There may be other versions affected as well. For example: SLES 15
The issue shows up as follows when attempting to start the openibd service.
# service openibd start
Module mlx4_core belong to kernel which is not a part of ML[FAILED] skipping…
Module mlx4_ib belong to kernel which is not a part of MLNX[FAILED] skipping…
Module mlx4_core belong to kernel which is not a part of ML[FAILED] skipping…
Module mlx4_en belong to kernel which is not a part of MLNX[FAILED] skipping…
Module mlx5_core belong to kernel which is not a part of ML[FAILED] skipping…

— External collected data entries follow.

Source: an optimization exercise on an open RTL-to-GDS flow (aim: a short achievable clock period and few clock cycles per item). Production flows keep margins and buffers that such runs may drop. Only simulation tests tie the RTL to the original design; equivalence was not proved.

==> v30 <==
Design modular_exponentiation, start of the top module:
module modular_exponentiation (
  input  logic                  clk,
  input  logic                  rst,
  input  logic                  cfg_valid,
  output logic                  cfg_ready,
  input  mexp_pkg::cfg_index_t  cfg_index,
  input  mexp_pkg::field_t      cfg_data,
  input  logic                  operand_valid,
  output logic                  operand_ready,
  input  mexp_pkg::field_t      operand_base_value,
  output logic                  result_valid,
  input  logic                  result_ready,
  output mexp_pkg::field_t      result_residue
);
==> module modular_exponentiation, before the edit <==
module modular_exponentiation (
  input  logic                  clk,
  input  logic                  rst,
  input  logic                  cfg_valid,
  output logic                  cfg_ready,
  input  mexp_pkg::cfg_index_t  cfg_index,
  input  mexp_pkg::field_t      cfg_data,
  input  logic                  operand_valid,
  output logic                  operand_ready,
  input  mexp_pkg::field_t      operand_base_value,
  output logic                  result_valid,
  input  logic                  result_ready,
  output mexp_pkg::field_t      result_residue
);
  mexp_pkg::state_t state;
  mexp_pkg::state_t state_next;
  mexp_pkg::field_t modulus;
  mexp_pkg::field_t power;
  mexp_pkg::word_t m_op;
  mexp_pkg::word_t e_op;
  mexp_pkg::word_t bshift;
  mexp_pkg::word_t rem;
  mexp_pkg::word_t acc;
  mexp_pkg::word_t sq;
  mexp_pkg::cnt_t  cnt;
  logic   res_valid;
  mexp_pkg::field_t res_data;
  logic  mul_start;
  mexp_pkg::word_t mul_x;
  mexp_pkg::word_t mul_y;
  logic  mul_done;
  mexp_pkg::word_t mul_product;
  logic               in_accept;
  logic               mod_small;
  logic               finishing;
  logic [mexp_pkg::WORD_BITS:0] rem_shift;
  logic [mexp_pkg::WORD_BITS:0] rem_diff;
  mexp_pkg::word_t              rem_next;
  assign in_accept = operand_valid && operand_ready;
  assign mod_small = (modulus[mexp_pkg::WORD_BITS-1:1] == '0);
  assign finishing = (state == mexp_pkg::ST_FINISH) && (!res_valid || result_ready);
  assign rem_shift = {rem, bshift[mexp_pkg::WORD_BITS-1]};
  assign rem_diff = rem_shift - {1'b0, m_op};
  assign rem_next = (rem_shift >= {1'b0, m_op}) ? rem_diff[mexp_pkg::WORD_BITS-1:0]
                                                : rem_shift[mexp_pkg::WORD_BITS-1:0];
  assign cfg_ready = 1'b1;
  always_ff @(posedge clk) begin
    if (rst) begin
      modulus <= mexp_pkg::field_t'(1);
      power <= '0;
    end else if (cfg_valid && cfg_ready) begin
      if (cfg_index == mexp_pkg::REG_MODULUS) begin
        modulus <= cfg_data;
      end else if (cfg_index == mexp_pkg::REG_POWER) begin
        power <= cfg_data;
      end
    end
  end
  always_comb begin
    state_next = state;
    unique case (state)
      mexp_pkg::ST_IDLE: begin
        if (in_accept) begin
          state_next = mod_small ? mexp_pkg::ST_FINISH : mexp_pkg::ST_REDUCE;
        end
      end
      mexp_pkg::ST_REDUCE: begin
        if (cnt == '0) begin
          state_next = mexp_pkg::ST_SCAN;
        end
      end
      mexp_pkg::ST_SCAN: begin
        if (e_op == '0) begin
          state_next = mexp_pkg::ST_FINISH;
        end else if (e_op[0]) begin
          state_next = mexp_pkg::ST_MUL_ACC;
        end else begin
          state_next = mexp_pkg::ST_MUL_SQ;
        end
      end
      mexp_pkg::ST_MUL_ACC: begin
        if (mul_done) begin
          state_next = mexp_pkg::ST_MUL_SQ;
        end
      end
      mexp_pkg::ST_MUL_SQ: begin
        if (mul_done) begin
          state_next = mexp_pkg::ST_SCAN;
        end
      end
      mexp_pkg::ST_FINISH: begin
        if (finishing) begin
          state_next = mexp_pkg::ST_IDLE;
        end
      end
      default: state_next = mexp_pkg::ST_IDLE;
    endcase
  end
  always_comb begin
    operand_ready = 1'b0;
    mul_start = 1'b0;
    mul_x = sq;
    mul_y = sq;
    unique case (state)
      mexp_pkg::ST_IDLE: operand_ready = 1'b1;
      mexp_pkg::ST_SCAN: begin
        if (e_op != '0) begin
          mul_start = 1'b1;
          if (e_op[0]) begin
            mul_x = acc;
          end
        end
      end
      mexp_pkg::ST_MUL_ACC: mul_start = mul_done;
      mexp_pkg::ST_REDUCE, mexp_pkg::ST_MUL_SQ, mexp_pkg::ST_FINISH: begin
      end
      default: begin
      end
    endcase
  end
  always_ff @(posedge clk) begin
    if (rst) begin
      state <= mexp_pkg::ST_IDLE;
    end else begin
      state <= state_next;
    end
  end
  always_ff @(posedge clk) begin
    unique case (state)
      mexp_pkg::ST_IDLE: begin
        if (in_accept) begin
          m_op <= modulus[mexp_pkg::WORD_BITS-1:0];
          e_op <= power[mexp_pkg::WORD_BITS-1:0];
          bshift <= operand_base_value[mexp_pkg::WORD_BITS-1:0];
          rem <= '0;
          cnt <= mexp_pkg::cnt_t'(mexp_pkg::WORD_BITS - 1);
          acc <= '0;
        end
      end
      mexp_pkg::ST_REDUCE: begin
        rem <= rem_next;
        bshift <= bshift << 1;
        cnt <= cnt - mexp_pkg::cnt_t'(1);
        if (cnt == '0) begin
          sq <= rem_next;
          acc <= mexp_pkg::word_t'(1);
        end
      end
      mexp_pkg::ST_MUL_ACC: begin
        if (mul_done) begin
          acc <= mul_product;
        end
      end
      mexp_pkg::ST_MUL_SQ: begin
        if (mul_done) begin
          sq <= mul_product;
          e_op <= e_op >> 1;
        end
      end
      mexp_pkg::ST_SCAN, mexp_pkg::ST_FINISH: begin
      end
      default: begin
      end
    endcase
  end
  always_ff @(posedge clk) begin
    if (rst) begin
      res_valid <= 1'b0;
    end else if (finishing) begin
      res_valid <= 1'b1;
    end else if (result_ready) begin
      res_valid <= 1'b0;
    end
  end
  always_ff @(posedge clk) begin
    if (finishing) begin
      res_data <= mexp_pkg::field_t'(acc);
    end
  end
  assign result_valid = res_valid;
  assign result_residue = res_data;
  mexp_mulmod u_mulmod (
    .clk     (clk),
    .rst     (rst),
    .start   (mul_start),
    .x       (mul_x),
    .y       (mul_y),
    .m       (m_op),
    .done    (mul_done),
    .product (mul_product)
  );
endmodule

Module mlx5_ib belong to kernel which is not a part of MLNX[FAILED] skipping…
Module mlx5_fpga_tools does not exist, skipping… [FAILED]
Module ib_umad belong to kernel which is not a part of MLNX[FAILED] skipping…
Module ib_uverbs belong to kernel which is not a part of ML[FAILED] skipping…
Module ib_ipoib belong to kernel which is not a part of MLN[FAILED]skipping…
Loading HCA driver and Access Layer: [ OK ]
Module rdma_cm belong to kernel which is not a part of MLNX[FAILED]skipping…
Module ib_ucm does not exist, skipping… [FAILED]
Module rdma_ucm belong to kernel which is not a part of MLN[FAILED]skipping…
There are two potential solutions.
Option1:
To work around this issue, the upstream Mellanox installer provides a “–add-kernel-support” flag. Unfortunately, the Bright packaged version of the Mellanox OFED doesn’t provide this functionality as it has the potential to break MPI and workload manager compatibility.
As a workaround for the Bright packages, perform the following:
1. In /etc/init.d/openibd on line 132, set FORCE=0 to FORCE=1. This causes openibd to ignore the kernel difference but relies on weak-updates.
2. Edit /etc/infiniband/openib.conf and set UCM_LOAD=no and MLX5_FPGA_LOAD=no. As most customers aren’t using Legacy cards or FPGAs, this should not be an issue.
3. Restart the openibd service.
Once complete, the Mellanox OFED modules should load as expected.
# service openibd start
Loading HCA driver and Access Layer: [ OK ]
The above changes would also need to be applied to your software images.
Option 2:
The alternative to the above steps is to use the upstream Mellanox installer with the –add-kernel-support flag.